While Focus unlocks the potential of Treasure Island, a discovery which could be the key to unlocking the company’s share price, the day-to-day work is much more mundane because the engine-room of the stock consists of two mature goldmining operations heading for a combined output of 200,000 ounces in 2012. Flagship of the business remains the Coolgardie mines were Focus is working a series of open pits and underground operations, including Tindals and The Mount, which are on track to yield 100,000oz. The Laverton operations which came with the acquisition of Crescent are expected to yield another 100,000oz.
“The Crescent acquisition has the potential to transform Focus,” Campbell said. “We have become one of Australia’s major gold producers and a stock included in the ASX 300 (a list of the top 300 listed stocks). It is this production platform from four operating mines, with two still in the ramp-up phase which the market does not yet seem to have recognised. We’re confident that production can be maintained from our 4.3 million ounce resource base, and convert much of that into the higher reserve category.”
But, even Campbell acknowledges that there are issues weighing on the collective mind of institutional investors, including the relatively high cost structure of Focus’s mines, especially the Crescent operations, and the need to demonstrate that the Focus management team can do a better job that the Crescent team at the Laverton mines. Another unspoken issue is the continued sell-down by Deutsche Bank of Focus shares acquired in the Crescent share-swap takeover. “It does seem that Deutsche just wants to rid itself of any memories of dealing with Crescent, so the order has gone out to sell,” Campbell said. “Whether that’s linked to the financial and banking problems in the Eurozone is anybody’s guess, but I can understand why people might think that.”

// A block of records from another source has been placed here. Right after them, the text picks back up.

<file path="config.mk">
export PLATFORM = sky130hd
export DESIGN_NAME = dsprd_top
export DESIGN_NICKNAME = d
export VERILOG_FILES = /design/src/verilog/dsprd_pkg.sv /design/src/verilog/dsprd_reg_if.sv /design/src/verilog/dsprd_chan.sv /design/src/verilog/dsprd_prn.sv /design/src/verilog/dsprd_top.sv
export SDC_FILE = /design/constraint.sdc
export NUM_CORES = 1
export LEC_CHECK = 0
export BUFFER_PORTS_ARGS = -buffer_cell sky130_fd_sc_hd__buf_4
export CAP_MARGIN = 20
export CORE_MARGIN = 8
export CORE_UTILIZATION = 45
export DETAILED_ROUTE_END_ITERATION = 8
export PLACE_DENSITY = 0.75
export SYNTH_ARGS = -nofsm -noshare
export SYNTH_HDL_FRONTEND = slang
export SYNTH_SLANG_ARGS = --single-unit
</file>
<file path="constraint.sdc">
create_clock -name i_sys_clk -period 10.29 [get_ports i_sys_clk]
set_clock_uncertainty 0.2 [all_clocks]
set_input_delay 0.5145 -clock i_sys_clk [delete_from_list [all_inputs] [get_ports i_sys_clk]]
set_output_delay 0.5145 -clock i_sys_clk [all_outputs]
set_load 0.05 [all_outputs]
</file>
<file path="src/verilog/dsprd_pkg.sv">
// Constants for the dual serial channel and printer port register decode.
// Assumes a host that presents address, selects and strobes synchronously.
package dsprd_pkg;
  localparam int DATA_W = 8;
  localparam int ADDR_W = 3;
  localparam int NUM_CHAN = 2;

  // Serial channel offsets, divisor set
  localparam logic [2:0] ADDR_DIV_LOW   = 3'h0;
  localparam logic [2:0] ADDR_DIV_HIGH  = 3'h1;
  // Serial channel offsets, general set
  localparam logic [2:0] ADDR_DATA      = 3'h0;
  localparam logic [2:0] ADDR_INT       = 3'h1;
  localparam logic [2:0] ADDR_FIFO      = 3'h2;
  localparam logic [2:0] ADDR_LINE_CTL  = 3'h3;
  localparam logic [2:0] ADDR_MODEM_CTL = 3'h4;
  localparam logic [2:0] ADDR_LINE_STAT = 3'h5;
  localparam logic [2:0] ADDR_MODEM_STAT= 3'h6;
  localparam logic [2:0] ADDR_SCRATCH   = 3'h7;

  // Printer offsets, top address bit ignored
  localparam logic [1:0] PADDR_DATA     = 2'h0;
  localparam logic [1:0] PADDR_STAT_DIR = 2'h1;
  localparam logic [1:0] PADDR_CMD_CTL  = 2'h2;

  // Field positions and codes
  localparam int LINE_CTL_DIV_BIT = 7;
  localparam int PRN_CTL_DIR_BIT  = 5;
  localparam logic [7:0] DIR_CODE_INPUT  = 8'haa;
  localparam logic [7:0] DIR_CODE_OUTPUT = 8'h55;

  // Reset values
  localparam logic [7:0] RST_BYTE   = 8'h00;
  localparam logic [7:0] IDLE_BYTE  = 8'h00;
endpackage

</file>
<file path="src/verilog/dsprd_reg_if.sv">
// Decoded register access path from the top decode to one register set.
// Assumes strobes are one clock wide and synchronous to the system clock.
`timescale 1ns/1ps
interface dsprd_reg_if;
  logic       sel;
  logic       wr;
  logic       rd;
  logic [2:0] addr;
  logic [7:0] wdata;
  logic [7:0] rdata;

  modport decode (output sel, output wr, output rd, output addr,
                  output wdata, input rdata);
  modport regs   (input sel, input wr, input rd, input addr,
                  input wdata, output rdata);
endinterface

</file>
<file path="src/verilog/dsprd_chan.sv">
// Register set of one serial channel: general set and divisor set.
// Assumes the decode drives sel from the channel's active-low select.
`timescale 1ns/1ps
module dsprd_chan (
  input  wire logic       i_sys_clk,
  input  wire logic       i_reset,
  dsprd_reg_if.regs       bus,
  input  wire logic [7:0] i_rx_data,
  input  wire logic [7:0] i_int_status,
  input  wire logic [7:0] i_line_status,
  input  wire logic [7:0] i_modem_status,
  output logic [15:0]     o_divisor,
  output logic [7:0]      o_line_control,
  output logic [7:0]      o_int_enable,
  output logic [7:0]      o_fifo_control,
  output logic [7:0]      o_modem_control,
  output logic [7:0]      o_tx_data,
  output logic            o_tx_load,
  output logic            o_rx_read
);
  logic       div_access;
  logic       gen_wr;
  logic [7:0] scratch_r;

  // Divisor access bit steers both reads and writes
  assign div_access = o_line_control[dsprd_pkg::LINE_CTL_DIV_BIT];
  assign gen_wr     = bus.sel & bus.wr;

  // Holding-register side effects only in the general set
  assign o_tx_load = gen_wr & ~div_access
                     & (bus.addr == dsprd_pkg::ADDR_DATA);
  assign o_rx_read = bus.sel & bus.rd & ~div_access
                     & (bus.addr == dsprd_pkg::ADDR_DATA);

  // Divisor latch bytes
  always_ff @(posedge i_sys_clk or posedge i_reset) begin
    if (i_reset) begin
      o_divisor <= {dsprd_pkg::RST_BYTE, dsprd_pkg::RST_BYTE};
    end else if (gen_wr && div_access) begin
      if (bus.addr == dsprd_pkg::ADDR_DIV_LOW) begin
        o_divisor[7:0] <= bus.wdata;
      end
      if (bus.addr == dsprd_pkg::ADDR_DIV_HIGH) begin
        o_divisor[15:8] <= bus.wdata;
      end
    end
  end

  // General set writable registers; line control stays reachable always
  always_ff @(posedge i_sys_clk or posedge i_reset) begin
    if (i_reset) begin
      o_line_control  <= dsprd_pkg::RST_BYTE;
      o_int_enable    <= dsprd_pkg::RST_BYTE;
      o_fifo_control  <= dsprd_pkg::RST_BYTE;
      o_modem_control <= dsprd_pkg::RST_BYTE;
      o_tx_data       <= dsprd_pkg::RST_BYTE;
      scratch_r       <= dsprd_pkg::RST_BYTE;
    end else if (gen_wr) begin
      unique case (bus.addr)
        dsprd_pkg::ADDR_DATA: begin
          if (!div_access) o_tx_data <= bus.wdata;
        end
        dsprd_pkg::ADDR_INT: begin
          if (!div_access) o_int_enable <= bus.wdata;
        end
        dsprd_pkg::ADDR_FIFO:      o_fifo_control  <= bus.wdata;
        dsprd_pkg::ADDR_LINE_CTL:  o_line_control  <= bus.wdata;
        dsprd_pkg::ADDR_MODEM_CTL: o_modem_control <= bus.wdata;
        dsprd_pkg::ADDR_SCRATCH:   scratch_r       <= bus.wdata;
        default: ; // Status offsets are read only
      endcase
    end
  end

  // Read mux; divisor set overlays the two lowest offsets
  always_comb begin
    bus.rdata = dsprd_pkg::IDLE_BYTE;
    unique case (bus.addr)
      dsprd_pkg::ADDR_DATA:
        bus.rdata = div_access ? o_divisor[7:0] : i_rx_data;
      dsprd_pkg::ADDR_INT:
        bus.rdata = div_access ? o_divisor[15:8] : i_int_status;
      dsprd_pkg::ADDR_FIFO:       bus.rdata = i_int_status;
      dsprd_pkg::ADDR_LINE_CTL:   bus.rdata = o_line_control;
      dsprd_pkg::ADDR_MODEM_CTL:  bus.rdata = o_modem_control;
      dsprd_pkg::ADDR_LINE_STAT:  bus.rdata = i_line_status;
      dsprd_pkg::ADDR_MODEM_STAT: bus.rdata = i_modem_status;
      dsprd_pkg::ADDR_SCRATCH:    bus.rdata = scratch_r;
    endcase
  end
endmodule // dsprd_chan

</file>
<file path="src/verilog/dsprd_prn.sv">
// Printer port register set: data port, status, direction and control.
// Assumes the decode drives sel from the active-low printer select.
`timescale 1ns/1ps
module dsprd_prn (
  input  wire logic       i_sys_clk,
  input  wire logic       i_reset,
  dsprd_reg_if.regs       bus,
  input  wire logic       i_bidirectional_enable_pin,
  input  wire logic [7:0] i_port_in,
  input  wire logic [7:0] i_printer_status,
  output logic [7:0]      o_port_out,
  output logic            o_port_oe,
  output logic [7:0]      o_printer_control
);
  logic [1:0] paddr;
  logic       wr_hit;
  logic       dir_reg_input_r;
  logic       dir_input;

  // Top address bit plays no part in the printer set
  assign paddr  = bus.addr[1:0];
  assign wr_hit = bus.sel & bus.wr;

  // Pin picks the direction source; control bit wins when enabled
  assign dir_input = i_bidirectional_enable_pin
                     ? o_printer_control[dsprd_pkg::PRN_CTL_DIR_BIT]
                     : dir_reg_input_r;
  assign o_port_oe = ~dir_input;

  // Data port latch and control register
  always_ff @(posedge i_sys_clk or posedge i_reset) begin
    if (i_reset) begin
      o_port_out        <= dsprd_pkg::RST_BYTE;
      o_printer_control <= dsprd_pkg::RST_BYTE;
    end else if (wr_hit) begin
      if (paddr == dsprd_pkg::PADDR_DATA) o_port_out <= bus.wdata;
      if (paddr == dsprd_pkg::PADDR_CMD_CTL) begin
        o_printer_control <= bus.wdata;
      end
    end
  end

  // Direction register keeps its state unless one of the two codes lands
  always_ff @(posedge i_sys_clk or posedge i_reset) begin
    if (i_reset) begin
      dir_reg_input_r <= 1'b0;
    end else if (wr_hit && paddr == dsprd_pkg::PADDR_STAT_DIR) begin
      if (bus.wdata == dsprd_pkg::DIR_CODE_INPUT) begin
        dir_reg_input_r <= 1'b1;
      end else if (bus.wdata == dsprd_pkg::DIR_CODE_OUTPUT) begin
        dir_reg_input_r <= 1'b0;
      end
    end
  end

  // Port reads return the pins when the port faces inward
  always_comb begin
    bus.rdata = dsprd_pkg::IDLE_BYTE;
    unique case (paddr)
      dsprd_pkg::PADDR_DATA:
        bus.rdata = dir_input ? i_port_in : o_port_out;
      dsprd_pkg::PADDR_STAT_DIR: bus.rdata = i_printer_status;
      dsprd_pkg::PADDR_CMD_CTL:  bus.rdata = o_printer_control;
      default:                   bus.rdata = dsprd_pkg::IDLE_BYTE;
    endcase
  end
endmodule // dsprd_prn

</file>
<file path="src/verilog/dsprd_top.sv">
// Host register decode for two serial channels and a printer port.
// Assumes host address, selects and strobes are synchronous to i_sys_clk
// and that read and write strobes are one cycle wide.
`timescale 1ns/1ps
module dsprd_top (
  input  wire logic        i_sys_clk,
  input  wire logic        i_reset,
  input  wire logic [2:0]  i_addr,
  input  wire logic [7:0]  i_wdata,
  input  wire logic        i_rd,
  input  wire logic        i_wr,
  input  wire logic [1:0]  i_chan_select_n,
  input  wire logic        i_printer_select_n,
  output logic [7:0]       o_rdata,
  output logic             o_rdata_oe,
  // Serial channel side, index 0 is channel A
  input  wire logic [1:0][7:0] i_rx_data,
  input  wire logic [1:0][7:0] i_int_status,
  input  wire logic [1:0][7:0] i_line_status,
  input  wire logic [1:0][7:0] i_modem_status,
  output logic [1:0][15:0] o_divisor,
  output logic [1:0][7:0]  o_line_control,
  output logic [1:0][7:0]  o_int_enable,
  output logic [1:0][7:0]  o_fifo_control,
  output logic [1:0][7:0]  o_modem_control,
  output logic [1:0][7:0]  o_tx_data,
  output logic [1:0]       o_tx_load,
  output logic [1:0]       o_rx_read,
  // Printer side
  input  wire logic        i_bidirectional_enable_pin,
  input  wire logic [7:0]  i_port_in,
  input  wire logic [7:0]  i_printer_status,
  output logic [7:0]       o_port_out,
  output logic             o_port_oe,
  output logic [7:0]       o_printer_control
);
  dsprd_reg_if ch_bus [dsprd_pkg::NUM_CHAN] ();
  dsprd_reg_if prn_bus ();

  logic [1:0] chan_sel;
  logic [7:0] ch_rdata [dsprd_pkg::NUM_CHAN];
  logic       prn_sel;
  logic       any_sel;
  logic       rd_hit;
  logic [7:0] rdata_nxt;

  // Active-low selects become per-set enables
  assign chan_sel = ~i_chan_select_n;
  assign prn_sel  = ~i_printer_select_n;
  assign any_sel  = (|chan_sel) | prn_sel;
  assign rd_hit   = i_rd & any_sel;

  // Fan the host bus out to both channels
  for (genvar c = 0; c < dsprd_pkg::NUM_CHAN; c++) begin : g_chan
    assign ch_bus[c].sel   = chan_sel[c];
    assign ch_bus[c].wr    = i_wr;
    assign ch_bus[c].rd    = i_rd;
    assign ch_bus[c].addr  = i_addr;
    assign ch_bus[c].wdata = i_wdata;
    assign ch_rdata[c]     = ch_bus[c].rdata;

    dsprd_chan u_chan (
      .i_sys_clk       (i_sys_clk),
      .i_reset         (i_reset),
      .bus             (ch_bus[c]),
      .i_rx_data       (i_rx_data[c]),
      .i_int_status    (i_int_status[c]),
      .i_line_status   (i_line_status[c]),
      .i_modem_status  (i_modem_status[c]),
      .o_divisor       (o_divisor[c]),
      .o_line_control  (o_line_control[c]),
      .o_int_enable    (o_int_enable[c]),
      .o_fifo_control  (o_fifo_control[c]),
      .o_modem_control (o_modem_control[c]),
      .o_tx_data       (o_tx_data[c]),
      .o_tx_load       (o_tx_load[c]),
      .o_rx_read       (o_rx_read[c])
    );
  end

  // Printer set sees the same bus under its own select
  assign prn_bus.sel   = prn_sel;
  assign prn_bus.wr    = i_wr;
  assign prn_bus.rd    = i_rd;
  assign prn_bus.addr  = i_addr;
  assign prn_bus.wdata = i_wdata;

  dsprd_prn u_prn (
    .i_sys_clk                  (i_sys_clk),
    .i_reset                    (i_reset),
    .bus                        (prn_bus),
    .i_bidirectional_enable_pin (i_bidirectional_enable_pin),
    .i_port_in                  (i_port_in),
    .i_printer_status           (i_printer_status),
    .o_port_out                 (o_port_out),
    .o_port_oe                  (o_port_oe),
    .o_printer_control          (o_printer_control)
  );

  // Read source; channel A over B over printer if the host overlaps selects
  always_comb begin
    rdata_nxt = dsprd_pkg::IDLE_BYTE;
    if (chan_sel[0]) begin
      rdata_nxt = ch_rdata[0];
    end else if (chan_sel[1]) begin
      rdata_nxt = ch_rdata[1];
    end else if (prn_sel) begin
      rdata_nxt = prn_bus.rdata;
    end
  end

  // Read data is captured so the bus sees a clean registered value
  always_ff @(posedge i_sys_clk or posedge i_reset) begin
    if (i_reset) begin
      o_rdata <= dsprd_pkg::IDLE_BYTE;
    end else if (rd_hit) begin
      o_rdata <= rdata_nxt;
    end
  end

  // Bus drive lasts one cycle per read, only when a select was low
  always_ff @(posedge i_sys_clk or posedge i_reset) begin
    if (i_reset) begin
      o_rdata_oe <= 1'b0;
    end else begin
      o_rdata_oe <= rd_hit;
    end
  end
endmodule // dsprd_top

</file>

Of all the issues which Focus has to face the most important is the cost of production, and right now that’s not pretty – especially at Laverton. In the September quarter, the Coolgardie mines boosted gold production to 24,319 ounces at an operating cost of A$944 an ounce, down slightly on the A$981 per ounce in the June quarter. Given that the average price received was A$1583 per ounce that left Focus with a reasonable profit. Crescent, however, appears to have been a different story and while the newly acquired 81.6 per cent subsidiary produced 21,915 ounces of gold in the September quarter the company did not reveal the cost of production which observers in Australia believe to have been around A$1400 per ounce.

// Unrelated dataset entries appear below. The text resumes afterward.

`config.mk`:
```
export PLATFORM = sky130hd
export DESIGN_NAME = pdmc_top
export DESIGN_NICKNAME = d
export VERILOG_FILES = /design/src/inc/pdmc_pkg.sv /design/src/logic/pdmc_top.sv /design/src/logic/pdmc_sync.sv /design/src/logic/pdmc_wdog.sv
export SDC_FILE = /design/constraint.sdc
export NUM_CORES = 1
export LEC_CHECK = 0
export BUFFER_PORTS_ARGS = -buffer_cell sky130_fd_sc_hd__buf_2
export CORE_MARGIN = 1.5
export CORE_UTILIZATION = 47
export CTS_CLUSTER_DIAMETER = 60
export DETAILED_ROUTE_END_ITERATION = 12
export GPL_TIMING_DRIVEN = 0
export HOLD_SLACK_MARGIN = 0.02
export PLACE_DENSITY_LB_ADDON = 0.05
export RECOVER_POWER = 25
export SLEW_MARGIN = 30
export SYNTH_ARGS = -nofsm -noshare
export SYNTH_HDL_FRONTEND = slang
export SYNTH_HIERARCHICAL = 1
export SYNTH_SLANG_ARGS = --single-unit
```
`constraint.sdc`:
```
create_clock -name clk_sys -period 2.1 [get_ports clk_sys]
set_input_delay 0 -clock clk_sys [delete_from_list [all_inputs] [get_ports clk_sys]]
set_output_delay 0 -clock clk_sys [all_outputs]
set_load 0.05 [all_outputs]
```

“We are working hard to lower costs at the Laverton operations, and we are achieving some success,” Campbell said. “Over the next few quarters I believe you’ll see costs come down to around A$1100 an ounce.” Good news as that is for Focus the end result is that the two centres of operation look like they will struggle to drive down production costs substantially below A$1000 per ounce in the short term. While the gold price is high that’s not a major problem. But if the gold price slips significantly Focus will be under the microscope, and in need of a dose of good news from Treasure Island and other exploration programs to shake off the unwanted tag of being a high-cost miner.